Thermal Stability of Encapsulated Listeria Bacteriophage and Its Efficacy Against Listeria monocytogenes in Ready-To-Eat Meats

Abstract

This research explored the potential application of encapsulated lytic Listeria phages as an additive in ready-to-eat meats prior to cooking to control L. monocytogenes. The objectives of this research were to: (a) evaluate the thermal stability of Listeria phage; (b) encapsulate Listeria phage to increase its thermal stability during thermal treatment; (c) investigate methods to apply phages in cooked meat product to control L. monocytogenes. The thermal stability of Listeria phages P100 and A511 at temperatures simulating typical preparation of RTE meats was evaluated. Substantial differences were found in thermal stability of the phages, with A511 showed a higher thermal stability than P100. However, P100 exhibited a greater ability to reconstitute during the cooling stage after the thermal treatment (80 °C) compared to A511. Heat treatment was accompanied by morphological changes to phage particles as revealed by transmission electron microscopy.

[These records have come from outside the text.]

<file path="config.mk">
export PLATFORM = sky130hd
export DESIGN_NAME = load_align_flat
export DESIGN_NICKNAME = d
export VERILOG_FILES = /design/src/hw/pipeline_types.sv /design/src/hw/dmem_if.sv /design/src/hw/load_align.sv /design/src/flat_wrapper.sv
export SDC_FILE = /design/constraint.sdc
export NUM_CORES = 1
export LEC_CHECK = 0
export BUFFER_PORTS_ARGS = -buffer_cell sky130_fd_sc_hd__buf_2
export CAP_MARGIN = 0
export CORE_MARGIN = 5
export CORE_UTILIZATION = 41
export CTS_BUF_LIST = sky130_fd_sc_hd__clkbuf_8
export DETAILED_ROUTE_END_ITERATION = 8
export GPL_TIMING_DRIVEN = 1
export PLACE_DENSITY = 0.82
export SLEW_MARGIN = 20
export SYNTH_ARGS = -nofsm -noshare
export SYNTH_HDL_FRONTEND = slang
export SYNTH_SLANG_ARGS = --single-unit
</file>
<file path="constraint.sdc">
create_clock -name clk -period 1.8 [get_ports clk]
set_clock_uncertainty 0.1 [all_clocks]
set_input_delay 0.36 -clock clk [delete_from_list [all_inputs] [get_ports clk]]
set_output_delay 0.36 -clock clk [all_outputs]
set_load 0.02 [all_outputs]
</file>
<file path="src/hw/pipeline_types.sv">
`default_nettype none

package pipeline_types;

    // plain 32-bit data / address word
    typedef logic [31:0] bus32_t;

    // one bit per byte lane, bit 0 is the low byte
    typedef logic [3:0] byte_sel_t;

    // memory operations seen by the stage
    typedef enum logic [2:0] {
        MEM_LB  = 3'd0,
        MEM_LBU = 3'd1,
        MEM_LH  = 3'd2,
        MEM_LHU = 3'd3,
        MEM_LW  = 3'd4,
        MEM_SB  = 3'd5,
        MEM_SH  = 3'd6,
        MEM_SW  = 3'd7
    } mem_op_t;

    // access size carried with a read
    typedef enum logic [1:0] {
        SIZE_BYTE = 2'd0,
        SIZE_HALF = 2'd1,
        SIZE_WORD = 2'd2
    } load_size_t;

    // travels alongside read_en, used one cycle later
    typedef struct packed {
        load_size_t  size;
        logic        sign_ext;
        logic [1:0]  offset;
    } load_tag_t;

    // 1024 words by default
    localparam int WORD_ADDR_W_DEFAULT = 10;

endpackage

`default_nettype wire

</file>
<file path="src/hw/dmem_if.sv">
`timescale 1ns/1ps
`default_nettype none

interface dmem_if #(
    parameter int WORD_ADDR_W = pipeline_types::WORD_ADDR_W_DEFAULT
) ();

    // stage-wide enable, from the top level
    logic ram_en;

    // single-cycle strobes, never both high
    logic read_en;
    logic write_en;

    logic [WORD_ADDR_W-1:0]    word_addr;
    pipeline_types::byte_sel_t select;
    // store data already shifted into its lanes
    pipeline_types::bus32_t    wdata;

    // read side, valid one cycle after read_en
    pipeline_types::bus32_t    rdata;
    logic                      data_valid;

    modport requester (
        output read_en, write_en, word_addr, select, wdata
    );

    modport ram (
        input  ram_en, read_en, write_en, word_addr, select, wdata,
        output rdata, data_valid
    );

    modport consumer (
        input rdata, data_valid
    );

endinterface

`default_nettype wire

</file>
<file path="src/hw/load_align.sv">
`timescale 1ns/1ps
`default_nettype none

module load_align (
    input  wire logic                       clk,
    input  wire logic                       reset_i,
    dmem_if.consumer                        bus_i,
    input  wire pipeline_types::load_tag_t  load_tag_i,
    input  wire logic                       misaligned_i,
    output pipeline_types::bus32_t          load_data_o,
    output logic                            load_valid_o,
    output logic                            misaligned_o
);

    pipeline_types::load_tag_t tag_q;
    logic                      misaligned_q;
    logic [7:0]                byte_val;
    logic [15:0]               half_val;
    pipeline_types::bus32_t    extended;

    // tag lines up with data_valid one cycle later
    always_ff @(posedge clk) begin
        tag_q <= load_tag_i;
    end

    always_ff @(posedge clk) begin
        if (reset_i) begin
            misaligned_q <= 1'b0;
        end else begin
            misaligned_q <= misaligned_i;
        end
    end

    always_comb begin
        // pick the addressed byte
        case (tag_q.offset)
            2'd0:    byte_val = bus_i.rdata[7:0];
            2'd1:    byte_val = bus_i.rdata[15:8];
            2'd2:    byte_val = bus_i.rdata[23:16];
            default: byte_val = bus_i.rdata[31:24];
        endcase
        // halfword sits in the upper or lower half
        half_val = tag_q.offset[1] ? bus_i.rdata[31:16] : bus_i.rdata[15:0];
        case (tag_q.size)
            pipeline_types::SIZE_BYTE:
                extended = {{24{tag_q.sign_ext & byte_val[7]}}, byte_val};
            pipeline_types::SIZE_HALF:
                extended = {{16{tag_q.sign_ext & half_val[15]}}, half_val};
            default:
                extended = bus_i.rdata;
        endcase
    end

    // zero when nothing came back
    assign load_data_o  = bus_i.data_valid ? extended : '0;
    assign load_valid_o = bus_i.data_valid;
    assign misaligned_o = misaligned_q;

endmodule

`default_nettype wire

</file>
<file path="src/flat_wrapper.sv">
// flat-port wrapper written by rule: the top's interface ports become plain ports
module load_align_flat 
  (clk, reset_i, load_tag_i, misaligned_i, load_data_o, load_valid_o, misaligned_o, bus_i_rdata, bus_i_data_valid);
  dmem_if bus_i_i ();
  input  wire logic clk;
  input  wire logic reset_i;
  input  wire pipeline_types::load_tag_t load_tag_i;
  input  wire logic misaligned_i;
  output pipeline_types::bus32_t load_data_o;
  output logic load_valid_o;
  output logic misaligned_o;
  input wire logic [$bits(bus_i_i.rdata)-1:0] bus_i_rdata;
  input wire logic [$bits(bus_i_i.data_valid)-1:0] bus_i_data_valid;
  assign bus_i_i.rdata = bus_i_rdata;
  assign bus_i_i.data_valid = bus_i_data_valid;
  load_align u_core (.clk(clk), .reset_i(reset_i), .bus_i(bus_i_i), .load_tag_i(load_tag_i), .misaligned_i(misaligned_i), .load_data_o(load_data_o), .load_valid_o(load_valid_o), .misaligned_o(misaligned_o));
endmodule
</file>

Next, the bacteriophage was encapsulated in food-grade biopolymer matrices and their thermal stability evaluated. Through response surface analysis, the optimal polymer concentrations for achieving maximal thermal stability at 71 °C(30 s) was determined to be 2.91% (w/w) sodium alginate, 1.28% (w/w) gum Arabic, and 1.13% (w/w) gelatin. Encapsulating the phage with this formulation significantly (P<0.05) improved thermal stability of A511, showing the potential of this matrix to be used for protecting the phage during thermal processing. The efficacy of A511 bacteriophage added to cooked meat slurries was examined during refrigerated storage. Cooked meat slurries with phage A511 and L. monocytogenes inside or on the surface of the slurries were prepared. Phage A511 dispersed inside the meat together with L. monocytogenes did not significantly (P>0.05) affected pathogen counts. Conversely, applying the phages on the surface inactivated surface-inoculated L. monocytogenes. Overall, this study shows that significant (P<0.05) differences in thermal stability exist between P100 and A511 Listeria phages. Encapsulation of phages can significantly (P<0.05) enhance their thermal stability. Adding the bacteriophage as an additive into RTE meat products is not effective in inhibiting the growth of L. monocytogenes cells present within the meat matrices. However, phages applied to the surface are potent against the pathogens present on the surface of the product.